Stored data:
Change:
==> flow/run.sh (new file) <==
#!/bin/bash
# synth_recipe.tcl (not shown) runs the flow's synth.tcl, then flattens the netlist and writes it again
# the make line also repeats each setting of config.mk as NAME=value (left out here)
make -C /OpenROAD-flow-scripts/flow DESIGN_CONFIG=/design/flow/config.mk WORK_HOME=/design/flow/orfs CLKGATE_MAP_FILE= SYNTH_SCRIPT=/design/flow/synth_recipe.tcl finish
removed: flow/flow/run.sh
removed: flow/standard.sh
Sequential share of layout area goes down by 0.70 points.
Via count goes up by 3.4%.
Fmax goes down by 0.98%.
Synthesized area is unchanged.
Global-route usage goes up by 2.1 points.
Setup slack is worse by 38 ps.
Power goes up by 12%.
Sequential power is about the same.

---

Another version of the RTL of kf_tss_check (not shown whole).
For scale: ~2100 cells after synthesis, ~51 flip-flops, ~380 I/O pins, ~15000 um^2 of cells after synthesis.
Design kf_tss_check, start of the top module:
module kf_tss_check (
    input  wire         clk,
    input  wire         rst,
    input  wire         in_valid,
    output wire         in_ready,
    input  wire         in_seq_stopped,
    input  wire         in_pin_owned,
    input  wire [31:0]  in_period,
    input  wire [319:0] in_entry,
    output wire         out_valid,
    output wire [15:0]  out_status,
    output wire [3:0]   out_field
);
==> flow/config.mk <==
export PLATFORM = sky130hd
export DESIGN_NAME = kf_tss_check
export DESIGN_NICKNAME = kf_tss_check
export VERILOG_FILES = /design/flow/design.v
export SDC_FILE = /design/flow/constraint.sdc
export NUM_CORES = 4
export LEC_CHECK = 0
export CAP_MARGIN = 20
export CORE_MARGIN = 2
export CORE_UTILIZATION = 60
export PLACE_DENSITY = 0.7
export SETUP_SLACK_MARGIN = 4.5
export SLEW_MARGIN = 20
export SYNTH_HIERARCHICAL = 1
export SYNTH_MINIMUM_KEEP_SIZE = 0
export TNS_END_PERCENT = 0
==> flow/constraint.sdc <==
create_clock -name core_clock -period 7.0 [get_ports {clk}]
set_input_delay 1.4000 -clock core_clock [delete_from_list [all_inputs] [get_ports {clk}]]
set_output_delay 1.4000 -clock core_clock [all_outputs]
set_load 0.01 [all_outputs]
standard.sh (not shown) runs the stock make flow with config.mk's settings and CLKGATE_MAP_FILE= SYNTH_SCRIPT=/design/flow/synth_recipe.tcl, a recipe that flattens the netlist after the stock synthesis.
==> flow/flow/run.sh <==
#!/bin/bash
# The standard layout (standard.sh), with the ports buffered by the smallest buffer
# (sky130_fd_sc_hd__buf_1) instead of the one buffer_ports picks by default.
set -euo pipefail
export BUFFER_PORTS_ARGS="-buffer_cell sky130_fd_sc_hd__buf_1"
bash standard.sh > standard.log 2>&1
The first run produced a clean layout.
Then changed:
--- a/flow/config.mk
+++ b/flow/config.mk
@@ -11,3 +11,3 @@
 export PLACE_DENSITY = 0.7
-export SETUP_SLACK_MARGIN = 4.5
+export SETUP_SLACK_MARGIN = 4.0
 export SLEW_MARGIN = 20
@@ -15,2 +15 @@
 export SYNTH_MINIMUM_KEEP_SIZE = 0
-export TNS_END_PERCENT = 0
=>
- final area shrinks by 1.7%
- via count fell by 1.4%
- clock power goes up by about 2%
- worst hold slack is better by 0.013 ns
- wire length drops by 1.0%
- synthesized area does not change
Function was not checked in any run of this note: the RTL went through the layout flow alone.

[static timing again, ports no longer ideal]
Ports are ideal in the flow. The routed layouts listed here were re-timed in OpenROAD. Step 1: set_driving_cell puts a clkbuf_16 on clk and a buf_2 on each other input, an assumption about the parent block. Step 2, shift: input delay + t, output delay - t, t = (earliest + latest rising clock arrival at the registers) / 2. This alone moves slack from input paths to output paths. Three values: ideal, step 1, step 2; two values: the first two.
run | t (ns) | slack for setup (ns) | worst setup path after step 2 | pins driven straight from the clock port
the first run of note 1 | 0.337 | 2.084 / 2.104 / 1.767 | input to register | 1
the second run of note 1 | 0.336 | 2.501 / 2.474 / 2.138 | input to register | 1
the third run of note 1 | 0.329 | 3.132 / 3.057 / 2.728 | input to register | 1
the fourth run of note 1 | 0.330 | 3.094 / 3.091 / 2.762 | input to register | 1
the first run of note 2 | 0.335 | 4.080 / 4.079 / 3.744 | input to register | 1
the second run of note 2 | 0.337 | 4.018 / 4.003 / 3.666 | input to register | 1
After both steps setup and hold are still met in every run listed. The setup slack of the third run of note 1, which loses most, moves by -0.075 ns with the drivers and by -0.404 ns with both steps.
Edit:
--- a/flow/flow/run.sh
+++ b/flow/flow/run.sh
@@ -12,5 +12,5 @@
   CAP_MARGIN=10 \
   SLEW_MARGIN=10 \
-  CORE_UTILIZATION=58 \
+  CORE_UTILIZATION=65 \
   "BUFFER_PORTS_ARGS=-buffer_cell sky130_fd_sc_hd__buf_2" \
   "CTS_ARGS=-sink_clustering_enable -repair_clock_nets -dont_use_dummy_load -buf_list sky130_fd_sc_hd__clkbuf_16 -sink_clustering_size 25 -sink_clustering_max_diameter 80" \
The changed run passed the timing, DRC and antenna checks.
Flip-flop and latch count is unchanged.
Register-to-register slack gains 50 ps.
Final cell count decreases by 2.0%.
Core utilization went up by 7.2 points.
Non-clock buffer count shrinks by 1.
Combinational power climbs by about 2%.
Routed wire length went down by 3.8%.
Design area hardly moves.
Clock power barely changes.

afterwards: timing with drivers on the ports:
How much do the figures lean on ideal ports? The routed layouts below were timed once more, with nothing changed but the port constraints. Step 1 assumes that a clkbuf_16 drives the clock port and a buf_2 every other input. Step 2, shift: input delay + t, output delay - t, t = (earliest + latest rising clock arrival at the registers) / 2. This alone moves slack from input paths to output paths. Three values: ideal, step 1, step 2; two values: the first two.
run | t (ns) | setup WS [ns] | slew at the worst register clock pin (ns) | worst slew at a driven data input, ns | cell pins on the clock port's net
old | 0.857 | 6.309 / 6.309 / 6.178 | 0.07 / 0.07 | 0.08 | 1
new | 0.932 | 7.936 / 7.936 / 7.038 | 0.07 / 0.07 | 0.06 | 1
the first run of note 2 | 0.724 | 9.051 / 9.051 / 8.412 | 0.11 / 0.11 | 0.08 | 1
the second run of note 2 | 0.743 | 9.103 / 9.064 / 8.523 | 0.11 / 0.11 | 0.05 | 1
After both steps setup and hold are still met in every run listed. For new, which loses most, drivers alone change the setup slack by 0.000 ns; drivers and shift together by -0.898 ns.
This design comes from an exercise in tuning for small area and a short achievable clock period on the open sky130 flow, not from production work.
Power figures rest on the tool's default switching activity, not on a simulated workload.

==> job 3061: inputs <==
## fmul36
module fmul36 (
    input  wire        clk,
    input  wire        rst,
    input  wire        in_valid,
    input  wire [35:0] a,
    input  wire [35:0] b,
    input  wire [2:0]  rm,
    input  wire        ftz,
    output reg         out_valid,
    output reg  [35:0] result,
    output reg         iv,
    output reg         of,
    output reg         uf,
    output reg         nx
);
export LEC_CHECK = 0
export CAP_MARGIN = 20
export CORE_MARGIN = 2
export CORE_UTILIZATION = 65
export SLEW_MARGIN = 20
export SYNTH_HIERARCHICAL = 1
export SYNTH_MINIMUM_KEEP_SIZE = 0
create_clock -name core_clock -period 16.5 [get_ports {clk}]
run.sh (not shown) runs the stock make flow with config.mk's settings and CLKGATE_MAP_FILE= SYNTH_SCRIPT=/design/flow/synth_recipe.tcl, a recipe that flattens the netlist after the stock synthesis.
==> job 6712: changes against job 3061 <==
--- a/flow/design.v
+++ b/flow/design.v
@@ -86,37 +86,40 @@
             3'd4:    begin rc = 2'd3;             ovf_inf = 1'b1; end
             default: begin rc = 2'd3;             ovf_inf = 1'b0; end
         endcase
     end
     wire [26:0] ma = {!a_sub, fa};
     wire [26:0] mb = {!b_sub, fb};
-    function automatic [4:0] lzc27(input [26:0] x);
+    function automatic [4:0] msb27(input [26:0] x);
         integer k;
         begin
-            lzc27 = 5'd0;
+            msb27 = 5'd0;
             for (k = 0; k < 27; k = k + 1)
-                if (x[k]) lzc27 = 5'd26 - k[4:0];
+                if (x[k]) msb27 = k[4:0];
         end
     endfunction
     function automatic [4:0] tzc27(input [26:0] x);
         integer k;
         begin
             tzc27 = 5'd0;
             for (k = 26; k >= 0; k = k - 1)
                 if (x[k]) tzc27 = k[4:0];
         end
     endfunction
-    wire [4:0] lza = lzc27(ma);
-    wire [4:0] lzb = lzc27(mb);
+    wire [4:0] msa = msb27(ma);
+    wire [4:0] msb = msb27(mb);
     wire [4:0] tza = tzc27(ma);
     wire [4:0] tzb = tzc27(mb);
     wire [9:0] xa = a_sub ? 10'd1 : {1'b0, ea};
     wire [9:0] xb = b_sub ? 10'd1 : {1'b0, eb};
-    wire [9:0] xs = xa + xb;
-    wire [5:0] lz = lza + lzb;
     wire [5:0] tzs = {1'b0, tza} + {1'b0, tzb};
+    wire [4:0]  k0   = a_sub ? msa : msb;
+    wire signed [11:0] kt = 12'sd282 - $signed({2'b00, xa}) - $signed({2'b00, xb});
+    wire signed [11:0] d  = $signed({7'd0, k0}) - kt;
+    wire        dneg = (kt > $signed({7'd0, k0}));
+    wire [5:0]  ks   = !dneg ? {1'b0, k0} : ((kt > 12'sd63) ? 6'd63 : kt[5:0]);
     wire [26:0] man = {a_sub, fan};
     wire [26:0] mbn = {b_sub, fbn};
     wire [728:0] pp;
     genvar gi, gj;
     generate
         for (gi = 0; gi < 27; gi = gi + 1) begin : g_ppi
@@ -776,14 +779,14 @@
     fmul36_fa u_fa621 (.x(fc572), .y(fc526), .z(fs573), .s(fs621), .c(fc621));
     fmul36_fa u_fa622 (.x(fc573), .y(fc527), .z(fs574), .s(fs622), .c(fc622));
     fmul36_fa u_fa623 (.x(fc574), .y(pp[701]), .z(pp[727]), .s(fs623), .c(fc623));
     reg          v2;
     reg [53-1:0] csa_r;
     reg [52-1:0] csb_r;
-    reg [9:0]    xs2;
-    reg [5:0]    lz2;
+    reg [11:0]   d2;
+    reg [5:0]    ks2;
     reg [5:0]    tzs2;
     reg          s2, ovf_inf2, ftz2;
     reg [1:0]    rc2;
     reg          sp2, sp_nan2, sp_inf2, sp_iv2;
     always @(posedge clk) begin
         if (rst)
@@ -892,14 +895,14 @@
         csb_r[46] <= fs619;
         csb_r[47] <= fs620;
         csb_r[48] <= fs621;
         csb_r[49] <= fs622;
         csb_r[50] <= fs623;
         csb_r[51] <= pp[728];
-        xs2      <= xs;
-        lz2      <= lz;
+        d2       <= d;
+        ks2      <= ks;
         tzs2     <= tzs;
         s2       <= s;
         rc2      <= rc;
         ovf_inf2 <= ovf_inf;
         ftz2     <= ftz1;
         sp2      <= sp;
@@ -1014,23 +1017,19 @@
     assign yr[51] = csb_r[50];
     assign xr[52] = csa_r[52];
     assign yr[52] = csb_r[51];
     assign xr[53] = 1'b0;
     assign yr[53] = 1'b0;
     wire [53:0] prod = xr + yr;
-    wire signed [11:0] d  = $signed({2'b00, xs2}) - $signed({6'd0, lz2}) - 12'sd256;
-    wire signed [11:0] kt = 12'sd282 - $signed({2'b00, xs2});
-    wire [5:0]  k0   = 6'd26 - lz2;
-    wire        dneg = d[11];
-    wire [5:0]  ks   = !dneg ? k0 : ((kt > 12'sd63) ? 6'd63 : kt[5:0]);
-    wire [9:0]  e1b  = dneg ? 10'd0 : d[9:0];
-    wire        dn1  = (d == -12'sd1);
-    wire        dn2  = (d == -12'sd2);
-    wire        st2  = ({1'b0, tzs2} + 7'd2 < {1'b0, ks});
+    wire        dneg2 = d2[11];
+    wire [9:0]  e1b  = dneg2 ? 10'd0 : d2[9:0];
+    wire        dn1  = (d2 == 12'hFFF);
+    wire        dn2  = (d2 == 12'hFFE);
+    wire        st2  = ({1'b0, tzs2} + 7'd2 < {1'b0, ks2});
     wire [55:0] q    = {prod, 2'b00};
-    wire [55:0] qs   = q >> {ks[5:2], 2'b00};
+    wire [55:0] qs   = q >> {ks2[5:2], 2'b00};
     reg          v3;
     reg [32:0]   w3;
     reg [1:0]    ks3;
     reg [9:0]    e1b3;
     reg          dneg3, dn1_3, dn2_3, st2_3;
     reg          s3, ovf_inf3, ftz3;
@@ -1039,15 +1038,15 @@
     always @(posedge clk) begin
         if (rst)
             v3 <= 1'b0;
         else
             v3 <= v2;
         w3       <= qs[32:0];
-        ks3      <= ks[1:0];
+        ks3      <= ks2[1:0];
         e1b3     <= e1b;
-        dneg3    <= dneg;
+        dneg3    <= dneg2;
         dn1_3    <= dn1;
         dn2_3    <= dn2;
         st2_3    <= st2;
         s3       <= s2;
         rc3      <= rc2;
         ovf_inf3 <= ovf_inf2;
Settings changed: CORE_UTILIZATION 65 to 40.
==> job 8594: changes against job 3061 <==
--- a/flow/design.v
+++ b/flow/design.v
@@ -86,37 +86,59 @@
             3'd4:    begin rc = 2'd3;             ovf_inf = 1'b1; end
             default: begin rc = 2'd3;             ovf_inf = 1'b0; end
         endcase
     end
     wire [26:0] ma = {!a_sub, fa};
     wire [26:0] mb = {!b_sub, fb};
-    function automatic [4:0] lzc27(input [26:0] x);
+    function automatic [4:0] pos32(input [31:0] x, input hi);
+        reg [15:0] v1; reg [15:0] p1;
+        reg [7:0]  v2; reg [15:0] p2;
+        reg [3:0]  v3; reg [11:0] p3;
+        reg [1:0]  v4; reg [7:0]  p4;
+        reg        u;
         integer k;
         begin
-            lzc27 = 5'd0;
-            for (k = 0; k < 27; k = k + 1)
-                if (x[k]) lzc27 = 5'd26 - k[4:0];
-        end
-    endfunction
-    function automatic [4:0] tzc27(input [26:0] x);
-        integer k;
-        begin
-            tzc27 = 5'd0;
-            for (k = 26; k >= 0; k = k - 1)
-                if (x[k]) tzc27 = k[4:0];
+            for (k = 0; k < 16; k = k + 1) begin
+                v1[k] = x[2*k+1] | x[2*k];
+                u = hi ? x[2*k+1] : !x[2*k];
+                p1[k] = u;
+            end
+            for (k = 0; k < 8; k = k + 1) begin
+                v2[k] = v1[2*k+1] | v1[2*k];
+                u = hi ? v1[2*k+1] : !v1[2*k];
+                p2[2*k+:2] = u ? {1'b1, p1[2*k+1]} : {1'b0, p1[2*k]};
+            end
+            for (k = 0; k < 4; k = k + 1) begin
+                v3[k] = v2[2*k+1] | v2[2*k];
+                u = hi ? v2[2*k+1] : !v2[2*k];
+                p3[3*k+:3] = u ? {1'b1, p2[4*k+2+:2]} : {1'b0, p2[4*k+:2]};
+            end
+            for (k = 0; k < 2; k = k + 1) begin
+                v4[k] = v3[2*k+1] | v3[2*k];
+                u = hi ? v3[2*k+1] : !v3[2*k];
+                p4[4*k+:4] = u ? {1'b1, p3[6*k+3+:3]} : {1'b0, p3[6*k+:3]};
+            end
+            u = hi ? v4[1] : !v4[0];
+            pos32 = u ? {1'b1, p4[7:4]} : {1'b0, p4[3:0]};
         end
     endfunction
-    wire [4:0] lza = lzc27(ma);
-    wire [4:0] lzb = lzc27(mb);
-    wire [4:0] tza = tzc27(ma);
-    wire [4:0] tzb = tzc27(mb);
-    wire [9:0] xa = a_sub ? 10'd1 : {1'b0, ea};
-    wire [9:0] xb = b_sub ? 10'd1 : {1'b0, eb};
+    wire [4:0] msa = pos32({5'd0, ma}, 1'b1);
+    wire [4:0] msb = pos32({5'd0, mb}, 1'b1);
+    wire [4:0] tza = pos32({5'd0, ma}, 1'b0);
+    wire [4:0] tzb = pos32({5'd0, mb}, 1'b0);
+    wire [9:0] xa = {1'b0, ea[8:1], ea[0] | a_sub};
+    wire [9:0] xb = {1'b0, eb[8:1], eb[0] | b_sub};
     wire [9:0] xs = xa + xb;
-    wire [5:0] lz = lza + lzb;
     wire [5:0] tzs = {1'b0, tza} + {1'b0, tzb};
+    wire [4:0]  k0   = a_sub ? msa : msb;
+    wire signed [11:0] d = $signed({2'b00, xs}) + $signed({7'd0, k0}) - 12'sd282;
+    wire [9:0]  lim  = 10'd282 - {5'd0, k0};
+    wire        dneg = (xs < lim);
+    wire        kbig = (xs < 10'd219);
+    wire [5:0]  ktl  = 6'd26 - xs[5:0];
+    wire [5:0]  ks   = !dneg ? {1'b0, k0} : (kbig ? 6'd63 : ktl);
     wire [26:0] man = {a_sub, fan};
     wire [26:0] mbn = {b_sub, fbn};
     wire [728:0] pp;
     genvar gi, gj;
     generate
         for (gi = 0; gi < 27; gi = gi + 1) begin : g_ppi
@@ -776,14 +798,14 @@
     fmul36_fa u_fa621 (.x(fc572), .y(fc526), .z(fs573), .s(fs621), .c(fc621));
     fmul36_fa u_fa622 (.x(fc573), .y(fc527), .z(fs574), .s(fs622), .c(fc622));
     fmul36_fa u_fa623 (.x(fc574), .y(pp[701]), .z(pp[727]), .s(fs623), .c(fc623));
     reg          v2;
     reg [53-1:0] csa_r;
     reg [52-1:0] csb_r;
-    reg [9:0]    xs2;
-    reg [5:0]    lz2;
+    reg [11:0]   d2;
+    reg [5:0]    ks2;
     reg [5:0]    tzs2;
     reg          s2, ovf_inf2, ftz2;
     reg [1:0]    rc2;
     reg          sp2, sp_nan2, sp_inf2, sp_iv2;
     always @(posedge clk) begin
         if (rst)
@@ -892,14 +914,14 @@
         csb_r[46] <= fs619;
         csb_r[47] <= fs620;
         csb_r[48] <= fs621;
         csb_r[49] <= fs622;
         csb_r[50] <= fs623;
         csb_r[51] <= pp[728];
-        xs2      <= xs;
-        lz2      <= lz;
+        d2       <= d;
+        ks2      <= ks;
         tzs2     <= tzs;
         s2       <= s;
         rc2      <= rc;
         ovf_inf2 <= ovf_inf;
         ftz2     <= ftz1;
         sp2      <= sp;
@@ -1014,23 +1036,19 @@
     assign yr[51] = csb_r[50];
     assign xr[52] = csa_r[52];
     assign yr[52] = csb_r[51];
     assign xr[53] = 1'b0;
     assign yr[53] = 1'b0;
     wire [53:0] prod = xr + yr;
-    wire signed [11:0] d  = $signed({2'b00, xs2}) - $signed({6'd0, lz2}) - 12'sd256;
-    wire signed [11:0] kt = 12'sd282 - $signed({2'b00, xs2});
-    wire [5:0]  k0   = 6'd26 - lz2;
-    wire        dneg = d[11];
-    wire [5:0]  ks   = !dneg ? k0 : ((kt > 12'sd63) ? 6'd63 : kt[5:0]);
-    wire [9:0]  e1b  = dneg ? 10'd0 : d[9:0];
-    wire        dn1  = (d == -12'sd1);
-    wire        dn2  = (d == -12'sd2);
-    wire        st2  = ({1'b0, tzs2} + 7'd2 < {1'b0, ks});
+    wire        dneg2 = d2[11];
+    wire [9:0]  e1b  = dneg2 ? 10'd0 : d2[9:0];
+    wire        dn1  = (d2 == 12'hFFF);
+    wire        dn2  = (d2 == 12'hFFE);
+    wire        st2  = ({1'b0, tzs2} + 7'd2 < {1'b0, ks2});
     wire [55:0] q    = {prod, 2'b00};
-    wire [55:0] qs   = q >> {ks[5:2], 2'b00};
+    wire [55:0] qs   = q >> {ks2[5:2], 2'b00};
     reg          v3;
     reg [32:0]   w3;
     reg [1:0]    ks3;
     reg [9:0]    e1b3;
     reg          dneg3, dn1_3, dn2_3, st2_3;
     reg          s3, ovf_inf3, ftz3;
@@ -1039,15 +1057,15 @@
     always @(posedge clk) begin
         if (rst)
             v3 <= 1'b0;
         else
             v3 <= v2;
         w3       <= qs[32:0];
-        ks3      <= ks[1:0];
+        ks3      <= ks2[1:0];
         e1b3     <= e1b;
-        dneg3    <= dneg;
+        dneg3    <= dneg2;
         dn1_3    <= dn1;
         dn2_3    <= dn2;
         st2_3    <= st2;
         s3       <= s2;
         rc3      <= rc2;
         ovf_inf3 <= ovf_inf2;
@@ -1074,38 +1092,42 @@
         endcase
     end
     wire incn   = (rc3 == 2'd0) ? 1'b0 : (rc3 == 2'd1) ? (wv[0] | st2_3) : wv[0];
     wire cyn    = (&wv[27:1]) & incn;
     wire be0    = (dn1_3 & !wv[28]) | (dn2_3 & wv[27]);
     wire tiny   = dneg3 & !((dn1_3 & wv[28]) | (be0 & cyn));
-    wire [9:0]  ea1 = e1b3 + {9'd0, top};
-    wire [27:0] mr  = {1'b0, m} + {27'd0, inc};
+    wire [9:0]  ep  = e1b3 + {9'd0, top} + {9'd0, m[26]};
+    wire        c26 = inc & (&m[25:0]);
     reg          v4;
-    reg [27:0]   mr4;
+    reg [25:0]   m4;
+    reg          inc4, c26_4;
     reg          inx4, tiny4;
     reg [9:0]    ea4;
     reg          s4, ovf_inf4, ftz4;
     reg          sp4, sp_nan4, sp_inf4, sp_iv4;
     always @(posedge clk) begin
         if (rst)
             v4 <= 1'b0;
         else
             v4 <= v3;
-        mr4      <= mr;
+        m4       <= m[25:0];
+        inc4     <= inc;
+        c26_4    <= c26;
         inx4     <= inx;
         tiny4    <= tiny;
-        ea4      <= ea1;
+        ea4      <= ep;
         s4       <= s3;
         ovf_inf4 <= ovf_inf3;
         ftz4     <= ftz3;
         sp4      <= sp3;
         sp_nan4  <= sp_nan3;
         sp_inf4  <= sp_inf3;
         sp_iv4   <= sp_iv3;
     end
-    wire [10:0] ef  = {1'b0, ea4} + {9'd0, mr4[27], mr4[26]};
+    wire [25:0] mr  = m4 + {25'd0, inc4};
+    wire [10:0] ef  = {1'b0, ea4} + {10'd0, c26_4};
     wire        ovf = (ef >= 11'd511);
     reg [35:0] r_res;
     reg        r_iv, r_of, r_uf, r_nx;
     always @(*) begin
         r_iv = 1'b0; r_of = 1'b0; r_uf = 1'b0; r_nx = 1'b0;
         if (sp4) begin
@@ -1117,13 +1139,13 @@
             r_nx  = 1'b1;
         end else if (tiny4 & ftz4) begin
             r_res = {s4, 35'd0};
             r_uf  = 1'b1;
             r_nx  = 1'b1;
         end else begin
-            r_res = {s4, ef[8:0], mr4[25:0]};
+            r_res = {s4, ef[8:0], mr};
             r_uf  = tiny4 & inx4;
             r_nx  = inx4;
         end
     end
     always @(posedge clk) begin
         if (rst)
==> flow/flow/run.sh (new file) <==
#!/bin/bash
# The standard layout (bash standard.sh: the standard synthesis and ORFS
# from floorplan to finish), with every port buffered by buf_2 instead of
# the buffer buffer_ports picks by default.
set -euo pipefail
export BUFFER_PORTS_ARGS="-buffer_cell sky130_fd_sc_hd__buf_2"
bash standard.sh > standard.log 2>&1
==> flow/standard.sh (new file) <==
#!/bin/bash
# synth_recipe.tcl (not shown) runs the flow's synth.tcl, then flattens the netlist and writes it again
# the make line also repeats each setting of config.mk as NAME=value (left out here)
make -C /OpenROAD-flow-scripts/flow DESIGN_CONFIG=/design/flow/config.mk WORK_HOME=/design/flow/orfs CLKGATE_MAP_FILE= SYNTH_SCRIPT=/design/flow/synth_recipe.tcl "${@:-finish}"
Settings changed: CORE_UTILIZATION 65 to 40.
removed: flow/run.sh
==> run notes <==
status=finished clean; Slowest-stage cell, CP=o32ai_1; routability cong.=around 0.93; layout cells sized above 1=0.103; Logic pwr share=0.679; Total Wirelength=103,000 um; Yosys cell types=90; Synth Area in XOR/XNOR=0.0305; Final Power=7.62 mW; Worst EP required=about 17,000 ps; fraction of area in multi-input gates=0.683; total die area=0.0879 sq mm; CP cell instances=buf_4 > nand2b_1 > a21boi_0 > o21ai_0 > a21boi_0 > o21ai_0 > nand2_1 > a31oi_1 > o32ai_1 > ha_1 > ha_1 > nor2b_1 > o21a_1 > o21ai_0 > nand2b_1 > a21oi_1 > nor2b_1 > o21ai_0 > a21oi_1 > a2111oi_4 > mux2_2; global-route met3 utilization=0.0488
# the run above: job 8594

What to produce:
When you find a line in the records that contains the word "second", copy it.

Response to the exercise:
the second run of note 1 | 0.336 | 2.501 / 2.474 / 2.138 | input to register | 1
the second run of note 2 | 0.337 | 4.018 / 4.003 / 3.666 | input to register | 1
the second run of note 2 | 0.743 | 9.103 / 9.064 / 8.523 | 0.11 / 0.11 | 0.05 | 1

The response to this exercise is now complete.